Development and plasticity of circuits that support visual and cognitive function
Brain development unfolds in a series of overlapping events that begin in utero and continue through adolescence. While genetic programming directs the assembly of neural circuits, postnatal experience is instrumental for their functional maturation. In agreement, stressful early experiences can result in behavioral deficits and atypicalities.
This interplay of “nature and nurture” is well studied during late postnatal development of circuits that support sensory and social function, but less is known about the frontal, top-down circuits that modulate sensory processing and are critical for cognitive functions.
Drawing on our rich expertise in multiple fields (molecular biology, immunology, ecology, neurobiology, physics, etc.), our laboratory is studying the development and plasticity of prefrontal and visual circuits, aiming to uncover the mechanisms of typical and atypical development, as well as adaptive and maladaptive plasticity.
Some of the questions we are beginning to answer are:
a. What are the earliest steps in the development of frontal brain areas?
b. What happens to the neonate brain during birth and what processes in the neonate brain are triggered by birth?
c.
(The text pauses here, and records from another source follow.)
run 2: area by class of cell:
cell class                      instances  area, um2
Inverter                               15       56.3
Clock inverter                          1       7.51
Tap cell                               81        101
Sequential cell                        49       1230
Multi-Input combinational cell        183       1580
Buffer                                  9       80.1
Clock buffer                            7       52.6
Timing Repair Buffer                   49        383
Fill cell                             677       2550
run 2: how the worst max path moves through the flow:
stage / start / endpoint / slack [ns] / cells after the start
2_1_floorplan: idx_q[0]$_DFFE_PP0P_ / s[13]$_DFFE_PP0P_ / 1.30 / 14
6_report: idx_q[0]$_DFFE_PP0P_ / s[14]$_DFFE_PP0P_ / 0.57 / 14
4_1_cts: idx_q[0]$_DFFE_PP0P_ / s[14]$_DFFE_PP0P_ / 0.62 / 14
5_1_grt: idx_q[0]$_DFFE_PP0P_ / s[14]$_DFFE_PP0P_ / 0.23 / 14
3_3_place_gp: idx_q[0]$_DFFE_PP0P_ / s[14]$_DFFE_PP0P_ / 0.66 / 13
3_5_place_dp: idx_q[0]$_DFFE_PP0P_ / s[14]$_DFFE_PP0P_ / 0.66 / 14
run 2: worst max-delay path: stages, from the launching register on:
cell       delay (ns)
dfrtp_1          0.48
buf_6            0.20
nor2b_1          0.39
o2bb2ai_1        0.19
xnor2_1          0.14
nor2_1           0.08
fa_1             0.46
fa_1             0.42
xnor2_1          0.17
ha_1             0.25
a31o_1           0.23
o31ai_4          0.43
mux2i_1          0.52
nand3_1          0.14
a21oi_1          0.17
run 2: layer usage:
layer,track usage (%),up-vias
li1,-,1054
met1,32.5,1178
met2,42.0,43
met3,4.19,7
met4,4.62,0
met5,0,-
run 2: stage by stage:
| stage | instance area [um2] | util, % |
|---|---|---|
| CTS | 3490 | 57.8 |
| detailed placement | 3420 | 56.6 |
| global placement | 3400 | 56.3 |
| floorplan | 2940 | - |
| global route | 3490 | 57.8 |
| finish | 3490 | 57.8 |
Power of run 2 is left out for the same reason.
[src/rtl/motor_agitation_scheduler_if.sv]
// Bus between the cycle FSM and the drum motor scheduler.
// Signal suffixes are from the scheduler's point of view.
interface motor_agitation_scheduler_if;
    logic       enable_i;
    logic [1:0] phase_i;
    logic       pause_i;
    logic       door_closed_i;
    logic       motor_o;
    logic [1:0] motor_dir_o;
    logic       spin_full_o;
    logic [7:0] reversals_o;
    logic       fault_o;

    // Cycle FSM side: issues requests, watches motor status.
    modport master (
        output enable_i, phase_i, pause_i, door_closed_i,
        input  motor_o, motor_dir_o, spin_full_o, reversals_o, fault_o
    );

    // Scheduler side.
    modport slave (
        input  enable_i, phase_i, pause_i, door_closed_i,
        output motor_o, motor_dir_o, spin_full_o, reversals_o, fault_o
    );
endinterface

[src/rtl/motor_agitation_scheduler.sv]
// Drum motor scheduler: alternating CW/CCW agitation with dead time,
// ramped spin, braking, pause freeze and door-open abort.
module motor_agitation_scheduler #(
    parameter int TICK_DIV        = 100,
    parameter int RUN_TICKS_WASH  = 8,
    parameter int RUN_TICKS_RINSE = 4,
    parameter int DEAD_TICKS      = 2,
    parameter int SPIN_RAMP_TICKS = 4
) (
    input  logic                          clk,
    input  logic                          rst_n,
    motor_agitation_scheduler_if.slave    ctl
);
    localparam int PW = $clog2(TICK_DIV);
    localparam int TW = 16;
    localparam logic [PW-1:0] PRESC_LAST = PW'(TICK_DIV - 1);
    localparam logic [TW-1:0] DEAD_LAST  = TW'(DEAD_TICKS - 1);
    localparam logic [TW-1:0] RAMP_LAST  = TW'(SPIN_RAMP_TICKS - 1);
    localparam logic [TW-1:0] WASH_LAST  = TW'(RUN_TICKS_WASH - 1);
    localparam logic [TW-1:0] RINSE_LAST = TW'(RUN_TICKS_RINSE - 1);

    typedef enum logic [2:0] {
        STOP, RUN_CW, DEAD_CW, RUN_CCW, DEAD_CCW, SPIN_RAMP, SPIN_FULL, BRAKE
    } state_t;

    state_t        state_q, state_d;
    logic [PW-1:0] presc_q, presc_d;
    logic [TW-1:0] tick_q, tick_d;
    logic [1:0]    cur_phase_q, cur_phase_d;
    logic [7:0]    rev_q, rev_d;
    logic          fault_q, fault_d;
    logic          motor_q, motor_d;
    logic [1:0]    dir_q, dir_d;
    logic          spin_full_q, spin_full_d;

    logic          tick_pulse;
    logic          stop_req;
    logic [TW-1:0] run_last;
    logic [7:0]    rev_inc;

    assign tick_pulse = (presc_q == PRESC_LAST);
    // Phase 11 never equals a latched phase, so it also forces a stop.
    assign stop_req   = !ctl.enable_i || (ctl.phase_i != cur_phase_q) || (ctl.phase_i == 2'b11);
    assign run_last   = (cur_phase_q == 2'b01) ? RINSE_LAST : WASH_LAST;
    assign rev_inc    = (rev_q == 8'hFF) ? 8'hFF : rev_q + 8'd1;

    // Next-state, counters, interlocks and registered output decode.
    always_comb begin
        state_d     = state_q;
        presc_d     = presc_q;
        tick_d      = tick_q;
        cur_phase_d = cur_phase_q;
        rev_d       = rev_q;
        fault_d     = fault_q;

        if (state_q == STOP) begin
            if (fault_q && !ctl.enable_i && ctl.door_closed_i)
                fault_d = 1'b0;
            if (!fault_q && ctl.enable_i && ctl.door_closed_i && !ctl.pause_i) begin
                if (ctl.phase_i == 2'b00 || ctl.phase_i == 2'b01) begin
                    state_d     = RUN_CW;
                    cur_phase_d = ctl.phase_i;
                    rev_d       = 8'd0;
                end else if (ctl.phase_i == 2'b10) begin
                    state_d     = SPIN_RAMP;
                    cur_phase_d = ctl.phase_i;
                end
            end
        end else if (!ctl.door_closed_i) begin
            // Door opened under load: cut power at once, no braking phase.
            state_d = STOP;
            fault_d = 1'b1;
        end else if (state_q != BRAKE && stop_req) begin
            state_d = BRAKE;
        end else if (!ctl.pause_i) begin
            presc_d = tick_pulse ? '0 : presc_q + PW'(1);
            // SPIN_FULL is held forever, so its tick count is frozen to avoid wrap.
            if (tick_pulse && state_q != SPIN_FULL)
                tick_d = tick_q + TW'(1);
            if (tick_pulse) begin
                case (state_q)
                    RUN_CW:    if (tick_q == run_last)  state_d = DEAD_CW;
                    DEAD_CW:   if (tick_q == DEAD_LAST) begin state_d = RUN_CCW; rev_d = rev_inc; end
                    RUN_CCW:   if (tick_q == run_last)  state_d = DEAD_CCW;
                    DEAD_CCW:  if (tick_q == DEAD_LAST) begin state_d = RUN_CW; rev_d = rev_inc; end
                    SPIN_RAMP: if (tick_q == RAMP_LAST) state_d = SPIN_FULL;
                    BRAKE:     if (tick_q == DEAD_LAST) state_d = STOP;
                    default:   ;
                endcase
            end
        end

        if (state_d != state_q) begin
            presc_d = '0;
            tick_d  = '0;
        end

        motor_d     = 1'b0;
        dir_d       = 2'b00;
        spin_full_d = (state_d == SPIN_FULL);
        case (state_d)
            RUN_CW, SPIN_RAMP, SPIN_FULL: begin motor_d = 1'b1; dir_d = 2'b01; end
            RUN_CCW:                      begin motor_d = 1'b1; dir_d = 2'b10; end
            default:                      ;
        endcase
        // A held pause keeps the motor de-energised without losing position.
        if (ctl.pause_i && state_q != STOP) begin
            motor_d = 1'b0;
            dir_d   = 2'b00;
        end
    end

    // State and output registers; reset parks the motor immediately.
    always_ff @(posedge clk or negedge rst_n) begin
        if (!rst_n) begin
            state_q     <= STOP;
            presc_q     <= '0;
            tick_q      <= '0;
            cur_phase_q <= 2'b00;
            rev_q       <= 8'd0;
            fault_q     <= 1'b0;
            motor_q     <= 1'b0;
            dir_q       <= 2'b00;
            spin_full_q <= 1'b0;
        end else begin
            state_q     <= state_d;
            presc_q     <= presc_d;
            tick_q      <= tick_d;
            cur_phase_q <= cur_phase_d;
            rev_q       <= rev_d;
            fault_q     <= fault_d;
            motor_q     <= motor_d;
            dir_q       <= dir_d;
            spin_full_q <= spin_full_d;
        end
    end

    assign ctl.motor_o     = motor_q;
    assign ctl.motor_dir_o = dir_q;
    assign ctl.spin_full_o = spin_full_q;
    assign ctl.reversals_o = rev_q;
    assign ctl.fault_o     = fault_q;
endmodule

[src/flat_wrapper.sv]
// flat-port wrapper written by rule: the top's interface ports become plain ports
module motor_agitation_scheduler_flat 
#(
    parameter int TICK_DIV        = 100,
    parameter int RUN_TICKS_WASH  = 8,
    parameter int RUN_TICKS_RINSE = 4,
    parameter int DEAD_TICKS      = 2,
    parameter int SPIN_RAMP_TICKS = 4
)
  (clk, rst_n, ctl_enable_i, ctl_phase_i, ctl_pause_i, ctl_door_closed_i, ctl_motor_o, ctl_motor_dir_o, ctl_spin_full_o, ctl_reversals_o, ctl_fault_o);
  motor_agitation_scheduler_if ctl_i ();
  input  logic clk;
  input  logic rst_n;
  input wire logic [$bits(ctl_i.enable_i)-1:0] ctl_enable_i;
  input wire logic [$bits(ctl_i.phase_i)-1:0] ctl_phase_i;
  input wire logic [$bits(ctl_i.pause_i)-1:0] ctl_pause_i;
  input wire logic [$bits(ctl_i.door_closed_i)-1:0] ctl_door_closed_i;
  output wire logic [$bits(ctl_i.motor_o)-1:0] ctl_motor_o;
  output wire logic [$bits(ctl_i.motor_dir_o)-1:0] ctl_motor_dir_o;
  output wire logic [$bits(ctl_i.spin_full_o)-1:0] ctl_spin_full_o;
  output wire logic [$bits(ctl_i.reversals_o)-1:0] ctl_reversals_o;
  output wire logic [$bits(ctl_i.fault_o)-1:0] ctl_fault_o;
  assign ctl_i.enable_i = ctl_enable_i;
  assign ctl_i.phase_i = ctl_phase_i;
  assign ctl_i.pause_i = ctl_pause_i;
  assign ctl_i.door_closed_i = ctl_door_closed_i;
  assign ctl_motor_o = ctl_i.motor_o;
  assign ctl_motor_dir_o = ctl_i.motor_dir_o;
  assign ctl_spin_full_o = ctl_i.spin_full_o;
  assign ctl_reversals_o = ctl_i.reversals_o;
  assign ctl_fault_o = ctl_i.fault_o;
  motor_agitation_scheduler #(.TICK_DIV(TICK_DIV), .RUN_TICKS_WASH(RUN_TICKS_WASH), .RUN_TICKS_RINSE(RUN_TICKS_RINSE), .DEAD_TICKS(DEAD_TICKS), .SPIN_RAMP_TICKS(SPIN_RAMP_TICKS)) u_core (.clk(clk), .rst_n(rst_n), .ctl(ctl_i));
endmodule
[config.mk]
export PLATFORM = sky130hd
export DESIGN_NAME = motor_agitation_scheduler_flat
export DESIGN_NICKNAME = d
export VERILOG_FILES = /design/src/rtl/motor_agitation_scheduler_if.sv /design/src/rtl/motor_agitation_scheduler.sv /design/src/flat_wrapper.sv
export SDC_FILE = /design/constraint.sdc
export NUM_CORES = 1
export LEC_CHECK = 0
export ABC_AREA = 1
export CAP_MARGIN = 20
export CORE_ASPECT_RATIO = 1.4
export CORE_MARGIN = 2
export CORE_UTILIZATION = 55
export CTS_BUF_LIST = sky130_fd_sc_hd__clkbuf_16
export DETAILED_ROUTE_END_ITERATION = 10
export DONT_BUFFER_PORTS = 1
export PLACE_DENSITY = 0.67
export SETUP_SLACK_MARGIN = 0.5
export SYNTH_ARGS = -nofsm -noshare
export SYNTH_HDL_FRONTEND = slang
export SYNTH_SLANG_ARGS = --single-unit
export TNS_END_PERCENT = 20
[constraint.sdc]
create_clock -name clk -period 2.7 [get_ports clk]
set_clock_uncertainty 0.1 [all_clocks]
set_input_delay 0.27 -clock clk [delete_from_list [all_inputs] [get_ports clk]]
set_output_delay 0.27 -clock clk [all_outputs]
set_load 0.1 [all_outputs]
=== Yosys cells after proc, flatten, opt, wreduce, memory -nomap -nowiden ===
Index checks and enable logic that the tools add are counted.

* Bits in registers: 41
* Input port bits: 7
* Output and inout bits: 13

* Add/sub/neg operators: 3
* Equal/unequal tests: 32
* Muxes and demuxes: 47
* Reductions and logical operators: 32

{| class="wikitable"
|+ Operators with widths
! operator !! number
|-
| 16-bit 2-to-1 mux || 6
|-
| 8-bit 2-to-1 mux || 10
|-
| 3-bit 2-to-1 mux || 15
|-
| 7-bit 2-to-1 mux || 6
|-
| 3-bit case mux with 6 select lines || 1
|-
| 16-bit by 1-bit adder with 16-bit output (second input constant) || 1
|-
| 16-bit by 1-bit equality test with 1-bit output (second input constant) || 1
|-
| 16-bit equality test || 1
|-
| 16-bit by 2-bit equality test with 1-bit output (second input constant) || 1
|-
| 3-bit equality test (second input constant) || 5
|-
| 2-bit nonzero test || 7
|-
| 2-bit inequality test (second input constant) || 5
|-
| 3-bit by 2-bit equality test with 1-bit output (second input constant) || 3
|-
| 8-bit by 1-bit adder with 8-bit output (second input constant) || 1
|-
| 8-bit equality test (second input constant) || 1
|-
| 1-bit logical AND || 8
|-
| 2-bit by 1-bit inequality test with 1-bit output (second input constant) || 4
|-
| 8-bit AND reduction || 1
|-
| 7-bit by 1-bit adder with 7-bit output (second input constant) || 1
|-
| 7-bit equality test (second input constant) || 1
|-
| 3-bit by 1-bit equality test with 1-bit output (second input constant) || 2
|-
| 2-bit 2-to-1 mux || 3
|-
| 3-bit inequality test (second input constant) || 2
|-
| 1-bit 2-to-1 mux || 5
|-
| other kinds (17) || 23
|}

=== Depth between registers and ports, before layout ===
* Depth after elaboration: 14
* Mapped depth: 18

=== Least setup slack after synthesis ===
Ideal clock, no wire load.

* Path kind: reg-to-reg
* Start point: reg u_core.fault_q, in the netlist u_core.ctl.fault_o
* End point: reg u_core.presc_q[3]
* Data arrival time: 2.088 ns
* Slack: 0.439 ns
* Stages on the path, launching flop included: 14
* Period minus slack after synthesis: 2.261 ns
* Cell sequence: dfrtp_1 -> inv_1 -> nand4_1 -> nor2_1 -> inv_2 -> nor2_4 -> inv_1 -> nand2_2 -> nand2_1 -> nand2_1 -> nor2_4 -> nand2_2 -> buf_6 -> a21oi_2

* Cells in the longest elaborated chain, start to end: 9
* Elaborated cells on any way between the ends: 13

{| class="wikitable"
|+ Ends and longest elaborated chain
! item !! line !! text
|-
| from (decl) || motor_agitation_scheduler.sv:31 || <nowiki>logic fault_q, fault_d;</nowiki>
|-
| from (signal assigned) || motor_agitation_scheduler.sv:131 || <nowiki>fault_q <= fault_d;</nowiki>
|-
| 1-bit zero test (*) || motor_agitation_scheduler.sv:59 || <nowiki>if (!fault_q && ctl.enable_i && ctl.door_closed_i && !ctl.pause_i) begin</nowiki>
|-
| 1-bit logical AND (*) (3 in a row) || motor_agitation_scheduler.sv:59 ||
|-
| 3-bit 2-to-1 mux (*) || motor_agitation_scheduler.sv:59 ||
|-
| 3-bit 2-to-1 mux (*) || motor_agitation_scheduler.sv:56 || <nowiki>if (state_q == STOP) begin</nowiki>
|-
| net u_core.state_d[0] || motor_agitation_scheduler.sv:26 || <nowiki>state_t state_q, state_d;</nowiki>
|-
| 3-bit inequality test (*) || motor_agitation_scheduler.sv:93 || <nowiki>if (state_d != state_q) begin</nowiki>
|-
| 2-bit inequality test (no source line), or another cell as far along || n/a ||
|-
| 4-bit AND reduction (no source line) || n/a ||
|-
| to (signal assigned) || motor_agitation_scheduler.sv:127 || <nowiki>presc_q <= presc_d;</nowiki>
|-
| to (decl) || motor_agitation_scheduler.sv:27 || <nowiki>logic [PW-1:0] presc_q, presc_d;</nowiki>
|}

Mark *: on every way through the listed nets, which the timed path passes. The rest lies on a longest branch.
A chain may end at the register's enable or synchronous reset.

=== Final worst setup path ===
* Start point: reg u_core.tick_q[1]
* End point: reg u_core.tick_q[2]

* Cells in the longest elaborated chain, start to end: 11
* Elaborated cells on any way between the ends: 29

{| class="wikitable"
|+ Ends and longest elaborated chain
! item !! line !! text
|-
| from (decl) || motor_agitation_scheduler.sv:28 || <nowiki>logic [TW-1:0] tick_q, tick_d;</nowiki>
|-
| from (signal assigned) || motor_agitation_scheduler.sv:128 || <nowiki>tick_q <= tick_d;</nowiki>
|-
| 16-bit by 1-bit equality test with 1-bit output, or another cell as far along || motor_agitation_scheduler.sv:83, motor_agitation_scheduler.sv:85, motor_agitation_scheduler.sv:87 ||
|-
| 3-bit 2-to-1 mux, or another cell as far along || motor_agitation_scheduler.sv:87 || <nowiki>BRAKE: if (tick_q == DEAD_LAST) state_d = STOP;</nowiki>
|-
| 3-bit case mux with 6 select lines || motor_agitation_scheduler.sv:81 || <nowiki>case (state_q)</nowiki>
|-
| 3-bit 2-to-1 mux || motor_agitation_scheduler.sv:80 || <nowiki>if (tick_pulse) begin</nowiki>
|-
| 3-bit 2-to-1 mux || motor_agitation_scheduler.sv:75 || <nowiki>end else if (!ctl.pause_i) begin</nowiki>
|-
| 3-bit 2-to-1 mux || motor_agitation_scheduler.sv:73 || <nowiki>end else if (state_q != BRAKE && stop_req) begin</nowiki>
|-
| 3-bit 2-to-1 mux || motor_agitation_scheduler.sv:69 || <nowiki>end else if (!ctl.door_closed_i) begin</nowiki>
|-
| 3-bit 2-to-1 mux || motor_agitation_scheduler.sv:56 ||
|-
| 3-bit inequality test || motor_agitation_scheduler.sv:93 ||
|-
| 2-bit inequality test (no source line), or another cell as far along || n/a ||
|-
| 5-bit AND reduction (no source line) || n/a ||
|}

Several ways; a longest one is shown, not always the timed one. The select of a mux whose other input is x is not followed.

==> metrics.txt <==
# TYPE chip_impl_metric gauge
chip_impl_metric{name="min_period_over_period",unit=""} 0.875
chip_impl_info{name="timing.critical_path.to_type",value="register"} 1
chip_impl_info{name="crit-reg2reg-launch",value="u_core.tick_q[1]$_DFFE_PN0P_"} 1
chip_impl_metric{name="period_minus_slack",unit="ps"} 2360
chip_impl_metric{name="ant_nets",unit=""} 0
chip_impl_info{name="critical-path-top-delay-family",value="simple AND/OR/NAND/NOR gates"} 1
chip_impl_metric{name="io_pins",unit=""} 20
chip_impl_metric{name="syn-num-nets",unit=""} 390
chip_impl_metric{name="grt_pass1_vias",unit=""} 2760
chip_impl_metric{name="ys_ff_latch",unit=""} 41
chip_impl_metric{name="route.vias.total",unit=""} 2894
chip_impl_metric{name="power_switching",unit="mW"} 1.66
chip_impl_metric{name="combPwrFrac",unit=""} 0.551
chip_impl_metric{name="max_cap_violations",unit=""} 0
chip_impl_metric{name="worst-slew-pin-transition",unit="ps"} 888
chip_impl_metric{name="grt_antenna_before_repair",unit=""} 0
chip_impl_info{name="cell_at_the_slowest_stage_of_the_critical_path",value="sky130_fd_sc_hd__dfrtp_1"} 1
chip_impl_metric{name="drc_errors",unit=""} 0
chip_impl_metric{name="clockBufferDepth",unit=""} 2
chip_impl_metric{name="pwr-share-seq",unit=""} 0.277
chip_impl_metric{name="synth.yosys.warnings",unit=""} 0
chip_impl_metric{name="fp-row-count",unit=""} 30
chip_impl_metric{name="switching_part_of_the_total",unit=""} 0.493
chip_impl_metric{name="htreeDepth",unit=""} 2
chip_impl_info{name="crit_path_cell_trace",value="inv_2 -> ha_4 -> nand2_2 -> nor2_4 -> nand2_2 -> nand2_2 -> nand3_1 -> nor2_1 -> nand2_1 -> nand2_1 -> nand2_1 -> nand2_2 -> nand2_1 -> nand2_2 -> nor2_4 -> buf_6 -> buf_16 -> nand4_1 -> nand2_1"} 1
chip_impl_metric{name="worst-endpoint-arrival",unit="ps"} 2430
chip_impl_metric{name="hold_fails_final_rpt",unit=""} 0
chip_impl_info{name="leading_cell_types_by_total_area_after_synthesis",value="sky130_fd_sc_hd__dfrtp_1 (37%), sky130_fd_sc_hd__nand2_1 (12%), sky130_fd_sc_hd__nand4_1 (6.8%), sky130_fd_sc_hd__inv_1 (6.3%), sky130_fd_sc_hd__nor2_1 (6.1%)"} 1
chip_impl_metric{name="fp.dieH",unit="um"} 87.7
chip_impl_metric{name="fin_nets",unit=""} 454
chip_impl_metric{name="drt_first_pass_iters",unit=""} 5
chip_impl_metric{name="drt_wl_total",unit="um"} 8110
chip_impl_metric{name="post_drt_via_cell_ratio",unit=""} 5.70
chip_impl_metric{name="r2r.worst_path.cells",unit=""} 19
chip_impl_metric{name="post_detailed_placement_cell_area",unit="mm^2"} 0.00293
chip_impl_metric{name="finalPower",unit="mW"} 3.38
chip_impl_metric{name="grt_start_max_net_pins",unit=""} 42
chip_impl_metric{name="synth_area_per_cell",unit="um^2"} 7.25
chip_impl_metric{name="final_critical_path_setup_slack",unit="ps"} 336
chip_impl_info{name="worst_r2r_endpoint",value="u_core.tick_q[2]$_DFFE_PN0P_"} 1
chip_impl_metric{name="grt_first_pass_wirelength",unit="um"} 12800
chip_impl_metric{name="clock-sinks",unit=""} 41
chip_impl_metric{name="place_worst_setup_slack",unit="ps"} 213
chip_impl_metric{name="port_buffers",unit=""} 0
chip_impl_info{name="layout.cells.most_common_list",value="sky130_fd_sc_hd__nand2_1 (75), sky130_fd_sc_hd__buf_4 (52), sky130_fd_sc_hd__inv_1 (46)"} 1
chip_impl_metric{name="post_synth_design_cell_area",unit="mm^2"} 0.00275
chip_impl_metric{name="gr-usage-all-layers",unit=""} 0.296
chip_impl_metric{name="syn2layout_area_growth",unit="%"} 34.6
chip_impl_metric{name="overflow",unit=""} 0
chip_impl_metric{name="synth.lib_cells_used.distinct",unit=""} 33
chip_impl_info{name="worst_setup_path_class",value="reg -> reg"} 1
chip_impl_info{name="status",value="completed"} 1
chip_impl_info{name="grt_setup_unrepaired",value="yes"} 1
chip_impl_metric{name="post_route_cells_drive_above_1_share",unit=""} 0.295
chip_impl_info{name="crit_end",value="u_core.tick_q[2]$_DFFE_PN0P_"} 1
chip_impl_metric{name="gp_congestion",unit=""} 0.937
chip_impl_metric{name="chipWidth",unit="um"} 63.8
chip_impl_metric{name="max_slew_violation_count",unit=""} 0
chip_impl_metric{name="per_cell_routed_wire_length",unit="um"} 16.0
chip_impl_metric{name="setup_violations",unit=""} 0
chip_impl_info{name="cts_tree",value="built"} 1
chip_impl_info{name="synth_top_cell_by_area",value="sky130_fd_sc_hd__dfrtp_1"} 1
chip_impl_metric{name="timing.setup.tns",unit="ps"} 0
chip_impl_metric{name="critPathMaxFanout",unit=""} 11
chip_impl_metric{name="detailedRoute.firstIterationViolations",unit=""} 194
chip_impl_metric{name="pwr_density_cell",unit="mW/mm^2"} 913
chip_impl_metric{name="achievable-frequency",unit="MHz"} 423
chip_impl_info{name="final_common_cell",value="sky130_fd_sc_hd__nand2_1"} 1
chip_impl_metric{name="clockPowerShare",unit=""} 0.172
chip_impl_metric{name="dieArea",unit="mm^2"} 0.00559
chip_impl_metric{name="share_of_the_yosys_chip_area_belonging_to_registers",unit=""} 0.373
chip_impl_metric{name="slew-limit-headroom",unit=""} 0.409
chip_impl_metric{name="synthCells",unit=""} 379
chip_impl_info{name="cp-start-kind",value="register"} 1
chip_impl_metric{name="initial_utilization",unit=""} 0.568
chip_impl_metric{name="antenna_cells_inserted",unit=""} 0
chip_impl_metric{name="cts.reportedPaths.clkPinSlew",unit="ps"} 60
chip_impl_metric{name="p_int",unit="mW"} 1.71
chip_impl_metric{name="setup.reg_to_reg.worst_slack",unit="ps"} 340
chip_impl_info{name="min-delay-path-class",value="in -> reg"} 1
chip_impl_metric{name="logic_depth_of_the_worst_path_buffers_included",unit=""} 19
chip_impl_metric{name="highest_ir_drop_seen_on_vdd",unit="uV"} 399
chip_impl_metric{name="final_cell_area",unit="mm^2"} 0.00370
chip_impl_metric{name="max_stage_delay",unit="ps"} 440
chip_impl_metric{name="worstPathRequired",unit="ps"} 2770
chip_impl_metric{name="crit_buf_inv",unit=""} 3
chip_impl_metric{name="p_leak",unit="nW"} 1.83
chip_impl_metric{name="numCtsBuffers",unit=""} 5
chip_impl_metric{name="worst_skew_pair.late_latency",unit="ps"} 280
chip_impl_metric{name="hpwl",unit="um"} 4740
chip_impl_metric{name="core",unit="mm^2"} 0.00484
chip_impl_info{name="clock-root-buffer",value="sky130_fd_sc_hd__clkbuf_16"} 1
chip_impl_metric{name="netlist.area_leader.share",unit=""} 0.373
chip_impl_metric{name="whs",unit="ps"} 37.2
chip_impl_info{name="critPathLaunch",value="u_core.tick_q[1]$_DFFE_PN0P_"} 1
## area by class of cell
type | count | area (um^2)
Clock buffer | 5 | 125
Clock inverter | 3 | 18.8
Fill cell | 329 | 1140
Inverter | 53 | 199
Multi-Input combinational cell | 277 | 1630
Sequential cell | 41 | 1030
Tap cell | 64 | 80.1
Timing Repair Buffer | 65 | 621
## power by group through the flow
stage / Clock (mW) / Sequential [mW] / Combinational [mW]
6_report: 0.580 / 0.937 / 1.86
5_1_grt: 0.614 / 0.946 / 1.97
4_1_cts: 0.592 / 0.937 / 1.75
3_5_place_dp: 0 / 0.948 / 1.37
3_3_place_gp: 0 / 0.947 / 1.35
2_1_floorplan: 0 / 1.40 / 0.634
What types of plasticity in the frontal and visual areas support adult learning?
We use a variety of tools for in vivo probing of circuit function in mice-extracellular electrophysiology, EEGs, 2-photon imaging, behavioral tracking, confocal microscopy, immunohistochemistry and anatomy, chemogenetics, optogenetics, and many more-to ultimately link early steps in circuit development to cognitive function in the adult brain.